I move that the Telecommunications (Amendment) Bill 2002 be read the second time.

Objectives of the Bill

2. The Telecommunications (Amendment) Bill seeks to provide a clear and comprehensive framework for the regulation of mergers and acquisitions in the telecommunications market. Mergers and acquisitions are part of normal activities and are economically beneficial to the society. Many of them do not raise regulatory concern. The Telecommunications Authority is concerned, and will step in, only if there is potential adverse effect on competition in the market. Our aim is to ensure that he has an effective regulatory tool to intervene only if necessary.

3. In introducing this Bill, we have two major policy objectives : -

       - First, we aim to protect consumers' interests through fair and effective competition. Consumers and businesses at large will benefit from a wider choice of services at more competitive prices. It is therefore vital for us to safeguard the level of competition in the market.

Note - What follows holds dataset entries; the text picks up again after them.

==> src/hw/softmax_pkg.sv <==
// Shared sizes, fixed-point shift and sequencer states for the softmax pipeline RTL
package softmax_pkg;

    // ------------------------------
    // Default sizes
    // ------------------------------

    // Element width of scores and weights
    parameter int DEF_DATA_WIDTH = 16;

    // Sequence length, also the number of elements per row
    parameter int DEF_SEQ_LEN = 8;

    // Attention heads
    parameter int DEF_NUM_HEADS = 1;

    // Width of the row number carried with each row (up to 65536 rows)
    parameter int ROW_IDX_WIDTH = 16;

    // ------------------------------
    // Fixed point
    // ------------------------------

    // ReLU value is scaled by 2**FRAC_SHIFT before the divide
    parameter int FRAC_SHIFT = 4;

    // ------------------------------
    // Sequencer states
    // ------------------------------

    typedef enum logic [1:0] {
        SEQ_IDLE  = 2'd0,
        SEQ_ISSUE = 2'd1,
        SEQ_DRAIN = 2'd2,
        SEQ_DONE  = 2'd3
    } seq_state_t;

endpackage

==> src/hw/row_bus_if.sv <==
// Row transfer bus between pipeline stages; instantiate once per hop with src and dst modports
`timescale 1ns/100ps

interface row_bus_if #(
    parameter int DATA_WIDTH = softmax_pkg::DEF_DATA_WIDTH,
    parameter int SEQ_LEN    = softmax_pkg::DEF_SEQ_LEN
);

    // Sum of SEQ_LEN elements needs log2(SEQ_LEN) extra bits
    localparam int SUM_WIDTH = DATA_WIDTH + $clog2(SEQ_LEN);

    // One-cycle strobe per row, no ready
    logic                                  valid;
    logic [softmax_pkg::ROW_IDX_WIDTH-1:0] row_idx;
    logic [DATA_WIDTH-1:0]                 elems [SEQ_LEN-1:0];
    // Only meaningful after the sum stage
    logic [SUM_WIDTH-1:0]                  row_sum;

    modport src (
        output valid,
        output row_idx,
        output elems,
        output row_sum
    );

    modport dst (
        input valid,
        input row_idx,
        input elems,
        input row_sum
    );

endinterface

- Second, we aim to assist the industry in making informed decisions concerning those transactions that cause regulatory concern, as well as to speed up the processes for regulatory approval, without compromising our policy objectives. A clear framework will remove unnecessary uncertainties the industry now face when going about merger and acquisition activities, as there are no statutory provisions that govern such activities at present.

4. By putting in place a comprehensive framework, we will ensure that our regulatory framework for the telecommunications sector is up to date. At present, overseas jurisdictions whose telecommunications markets are liberalized have legislation governing mergers and acquisitions for the purposes of enhancing competition. Australia and UK adopt an ex post regulatory regime where regulatory review is done after a merger and acquisition is completed. On the other hand, USA, EU, Singapore and Canada adopt an ex ante regime where prior approval must be sought from the regulatory authority.

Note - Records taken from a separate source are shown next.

### src/hw/softmax_pkg.sv
// Shared sizes, fixed-point shift and sequencer states for the softmax pipeline RTL
package softmax_pkg;

    // ------------------------------
    // Default sizes
    // ------------------------------

    // Element width of scores and weights
    parameter int DEF_DATA_WIDTH = 16;

    // Sequence length, also the number of elements per row
    parameter int DEF_SEQ_LEN = 8;

    // Attention heads
    parameter int DEF_NUM_HEADS = 1;

    // Width of the row number carried with each row (up to 65536 rows)
    parameter int ROW_IDX_WIDTH = 16;

    // ------------------------------
    // Fixed point
    // ------------------------------

    // ReLU value is scaled by 2**FRAC_SHIFT before the divide
    parameter int FRAC_SHIFT = 4;

    // ------------------------------
    // Sequencer states
    // ------------------------------

    typedef enum logic [1:0] {
        SEQ_IDLE  = 2'd0,
        SEQ_ISSUE = 2'd1,
        SEQ_DRAIN = 2'd2,
        SEQ_DONE  = 2'd3
    } seq_state_t;

endpackage

### src/hw/row_bus_if.sv
// Row transfer bus between pipeline stages; instantiate once per hop with src and dst modports
`timescale 1ns/100ps

interface row_bus_if #(
    parameter int DATA_WIDTH = softmax_pkg::DEF_DATA_WIDTH,
    parameter int SEQ_LEN    = softmax_pkg::DEF_SEQ_LEN
);

    // Sum of SEQ_LEN elements needs log2(SEQ_LEN) extra bits
    localparam int SUM_WIDTH = DATA_WIDTH + $clog2(SEQ_LEN);

    // One-cycle strobe per row, no ready
    logic                                  valid;
    logic [softmax_pkg::ROW_IDX_WIDTH-1:0] row_idx;
    logic [DATA_WIDTH-1:0]                 elems [SEQ_LEN-1:0];
    // Only meaningful after the sum stage
    logic [SUM_WIDTH-1:0]                  row_sum;

    modport src (
        output valid,
        output row_idx,
        output elems,
        output row_sum
    );

    modport dst (
        input valid,
        input row_idx,
        input elems,
        input row_sum
    );

endinterface

### src/hw/normalize_stage.sv
// Last pipeline stage; divides each scaled ReLU element by its row sum, zero row on zero sum
`timescale 1ns/100ps

module normalize_stage #(
    parameter int DATA_WIDTH = softmax_pkg::DEF_DATA_WIDTH,
    parameter int SEQ_LEN    = softmax_pkg::DEF_SEQ_LEN
)(
    input  logic   clk,
    input  logic   rst_n,
    row_bus_if.dst up,
    row_bus_if.src down
);

    localparam int SUM_WIDTH = DATA_WIDTH + $clog2(SEQ_LEN);
    localparam int NUM_WIDTH = DATA_WIDTH + softmax_pkg::FRAC_SHIFT;
    // Divider operands share one width
    localparam int DIV_WIDTH = (NUM_WIDTH > SUM_WIDTH) ? NUM_WIDTH : SUM_WIDTH;
    // Largest legal weight, one in fixed point
    localparam logic [DATA_WIDTH-1:0] ONE_FX = DATA_WIDTH'(1 << softmax_pkg::FRAC_SHIFT);

    logic [DIV_WIDTH-1:0]  numer   [SEQ_LEN-1:0];
    logic [DIV_WIDTH-1:0]  denom;
    logic [DATA_WIDTH-1:0] quot    [SEQ_LEN-1:0];
    logic                  over_range;

    // ------------------------------
    // Scale and divide
    // ------------------------------
    always_comb begin
        denom = DIV_WIDTH'(up.row_sum);
        for (int j = 0; j < SEQ_LEN; j++) begin
            numer[j] = DIV_WIDTH'(up.elems[j]) << softmax_pkg::FRAC_SHIFT;
            if (up.row_sum == '0) begin
                quot[j] = '0;
            end else begin
                // Element <= sum, so the quotient is at most ONE_FX and fits
                quot[j] = DATA_WIDTH'(numer[j] / denom);
            end
        end
    end

    // ------------------------------
    // Output register
    // ------------------------------
    always_ff @(posedge clk or negedge rst_n) begin
        if (!rst_n) begin
            down.valid <= 1'b0;
        end else begin
            down.valid <= up.valid;
        end
    end

    always_ff @(posedge clk) begin
        down.row_idx <= up.row_idx;
        down.row_sum <= up.row_sum;
        for (int j = 0; j < SEQ_LEN; j++) begin
            down.elems[j] <= quot[j];
        end
    end

    always_comb begin
        over_range = 1'b0;
        for (int j = 0; j < SEQ_LEN; j++) begin
            over_range = over_range | (down.elems[j] > ONE_FX);
        end
    end

    // A weight above one means the sum stage and this stage disagree
    a_weight_in_range: assert property (@(posedge clk) disable iff (!rst_n)
        down.valid |-> !over_range);

endmodule

### src/flat_wrapper.sv
// flat-port wrapper written by rule: the top's interface ports become plain ports
module normalize_stage_flat 
#(
    parameter int DATA_WIDTH = softmax_pkg::DEF_DATA_WIDTH,
    parameter int SEQ_LEN    = softmax_pkg::DEF_SEQ_LEN
)
  (clk, rst_n, up_valid, up_row_idx, up_elems, up_row_sum, down_valid, down_row_idx, down_elems, down_row_sum);
  row_bus_if #(.DATA_WIDTH(DATA_WIDTH), .SEQ_LEN(SEQ_LEN)) up_i ();
  row_bus_if #(.DATA_WIDTH(DATA_WIDTH), .SEQ_LEN(SEQ_LEN)) down_i ();
  input  logic clk;
  input  logic rst_n;
  input wire logic [$bits(up_i.valid)-1:0] up_valid;
  input wire logic [$bits(up_i.row_idx)-1:0] up_row_idx;
  input wire logic [$bits(up_i.elems)-1:0] up_elems;
  input wire logic [$bits(up_i.row_sum)-1:0] up_row_sum;
  output wire logic [$bits(down_i.valid)-1:0] down_valid;
  output wire logic [$bits(down_i.row_idx)-1:0] down_row_idx;
  output wire logic [$bits(down_i.elems)-1:0] down_elems;
  output wire logic [$bits(down_i.row_sum)-1:0] down_row_sum;
  assign up_i.valid = up_valid;
  assign up_i.row_idx = up_row_idx;
  assign up_i.elems = {>>{up_elems}};
  assign up_i.row_sum = up_row_sum;
  assign down_valid = down_i.valid;
  assign down_row_idx = down_i.row_idx;
  assign down_elems = {>>{down_i.elems}};
  assign down_row_sum = down_i.row_sum;
  normalize_stage #(.DATA_WIDTH(DATA_WIDTH), .SEQ_LEN(SEQ_LEN)) u_core (.clk(clk), .rst_n(rst_n), .up(up_i), .down(down_i));
endmodule
### config.mk
export PLATFORM = sky130hd
export DESIGN_NAME = normalize_stage_flat
export DESIGN_NICKNAME = d
export VERILOG_FILES = /design/src/hw/softmax_pkg.sv /design/src/hw/row_bus_if.sv /design/src/hw/normalize_stage.sv /design/src/flat_wrapper.sv
export SDC_FILE = /design/constraint.sdc
export NUM_CORES = 2
export LEC_CHECK = 0
export ABC_AREA = 1
export ABC_CLOCK_PERIOD_IN_PS = 800
export BUFFER_PORTS_ARGS = -buffer_cell sky130_fd_sc_hd__buf_2
export CORE_AREA = 2 2 375 525
export CTS_CLUSTER_SIZE = 20
export DETAILED_ROUTE_END_ITERATION = 10
export DIE_AREA = 0 0 377 527
export PLACE_DENSITY = 0.59
export SYNTH_ARGS = -nofsm -noshare
export SYNTH_HDL_FRONTEND = slang
export SYNTH_SLANG_ARGS = --single-unit
### constraint.sdc
create_clock -name clk -period 0.8 [get_ports clk]
set_input_delay 0 -clock clk [delete_from_list [all_inputs] [get_ports clk]]
set_output_delay 0 -clock clk [all_outputs]
set_load 0.01 [all_outputs]
# Word-level counts from Yosys, hierarchy flattened
# Index checks and enable logic that the tools add are counted.
# Widths: inputs -> output; s select.
# totals
mem_bits_rw	0
elab_cells	20
output_inout_bits	164
rom_bits	0
latchBits	0
in_bits	166
reg_bits	164
n_memories	0
# op_classes
order_cmp	0
n_addsub	0
div_mod_pow	8
mul	0
n_reduce_logical	1
n_bitwise	0
n_eq_ne	0
shift	0
n_mux	0
# op_table
cell	count
$div 20x19->20	8
$logic_not 19->1	1

# Longest topological paths before layout
# depth
word_depth	1
mapped_depth	303
depth_no_buf	296

# Worst setup path after synthesis
# No wires, ideal clock.
# synth_timing
kind	input-to-reg
startpoint	input port up_row_sum[0]
endpoint	register u_core.down.elems[80]
cell_stages	279
path_buffers	12
path_slack_ns	-35.658
setup_ns	0.132
t_required_ns	0.668
arrival_ns	36.326
path_cell_list	buf_2 > inv_1 > clkbuf_1 > clkbuf_1 > clkbuf_1 > ha_1 > nand2_1 > nand2_1 > inv_1 > ha_1 > o21ai_0 > inv_1 > nor2_1 > inv_1 > nand2_2 > nand2_1 > o21a_1 > ha_1 > (+243 left out) > o21ai_0 > a21boi_1 > inv_1 > clkbuf_1 > nand3_1 > nand2_1 > ha_1 > a21oi_1 > nor2_1 > a211oi_1 > o221a_2 > o21ai_0 > nand2_1 > nand2_1 > nand3_1 > nand2_1 > a21oi_1 > a21oi_1
# synth_via
elab_chain_len	1
elab_cells_between_ends	2
classes_between	div (1); reduce/logical (1)
# synth_lines
item	line_no	rtl
start: declaration	flat_wrapper.sv:15	input wire logic [$bits(up_i.row_sum)-1:0] up_row_sum;
$div 20x19->20 / $logic_not 19->1 (equally long branches)	normalize_stage.sv:37, normalize_stage.sv:33	
end signal: indexed assignment	normalize_stage.sv:57	down.elems[j] <= quot[j];
end: declaration	row_bus_if.sv:22	output elems,
# Parallel ways exist; a longest one is shown, timed or not.
# A chain may end at the register's enable or synchronous reset.

# Worst setup path after layout
# layout_timing
startpoint	input port up_row_sum[10]
endpoint	register u_core.down.elems[96]
# Same word-level chain as after synthesis.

5. Having studied the overseas experience, we consider it appropriate to empower the Telecommunications Authority to direct a carrier licensee to take appropriate remedial action, if the Authority considers that a merger and acquisition has, or is likely to have, the effect of substantially lessening competition in a telecommunications market. Alternatively, a carrier licensee may also seek the prior consent of the Authority on a voluntary basis to the proposed change in ownership or control. This is a light-handed, sector-specific proposal because : -

  • First, it is an ex post regulatory regime which will ensure minimal compliance burden on the industry.

  • Second, the Telecommunications Authority will only step in if the merger and acquisition has potential adverse effect on competition.

  • Third, it only applies to carrier licensees who operate facilities of substantial investment and provide services to a wide sector of the public. It does not affect other telecommunications licensees like Internet Service Providers the markets of which do not impose high entry barriers or other hurdles for competition.


6. Before drawing up the Bill, we conducted a public consultation in April to June last year. In general, the telecommunications user groups such as the Consumer Council and HK Information Technology Federation support our proposal. They submit that the proposal would strengthen the regulatory procedures currently available so as to enable the Telecommunications Authority to assess mergers and acquisitions which may affect competition in a telecommunications market. For the telecommunications industry, some have voiced concerns that, if there is to be a merger and acquisition regulation, it should be universal and not industry-specific, or that the power should be exercised by a competition authority. Moreover, there are views that any merger and acquisition regulation should be ex post in nature rather than ex ante to avoid placing any undue burden on the industry.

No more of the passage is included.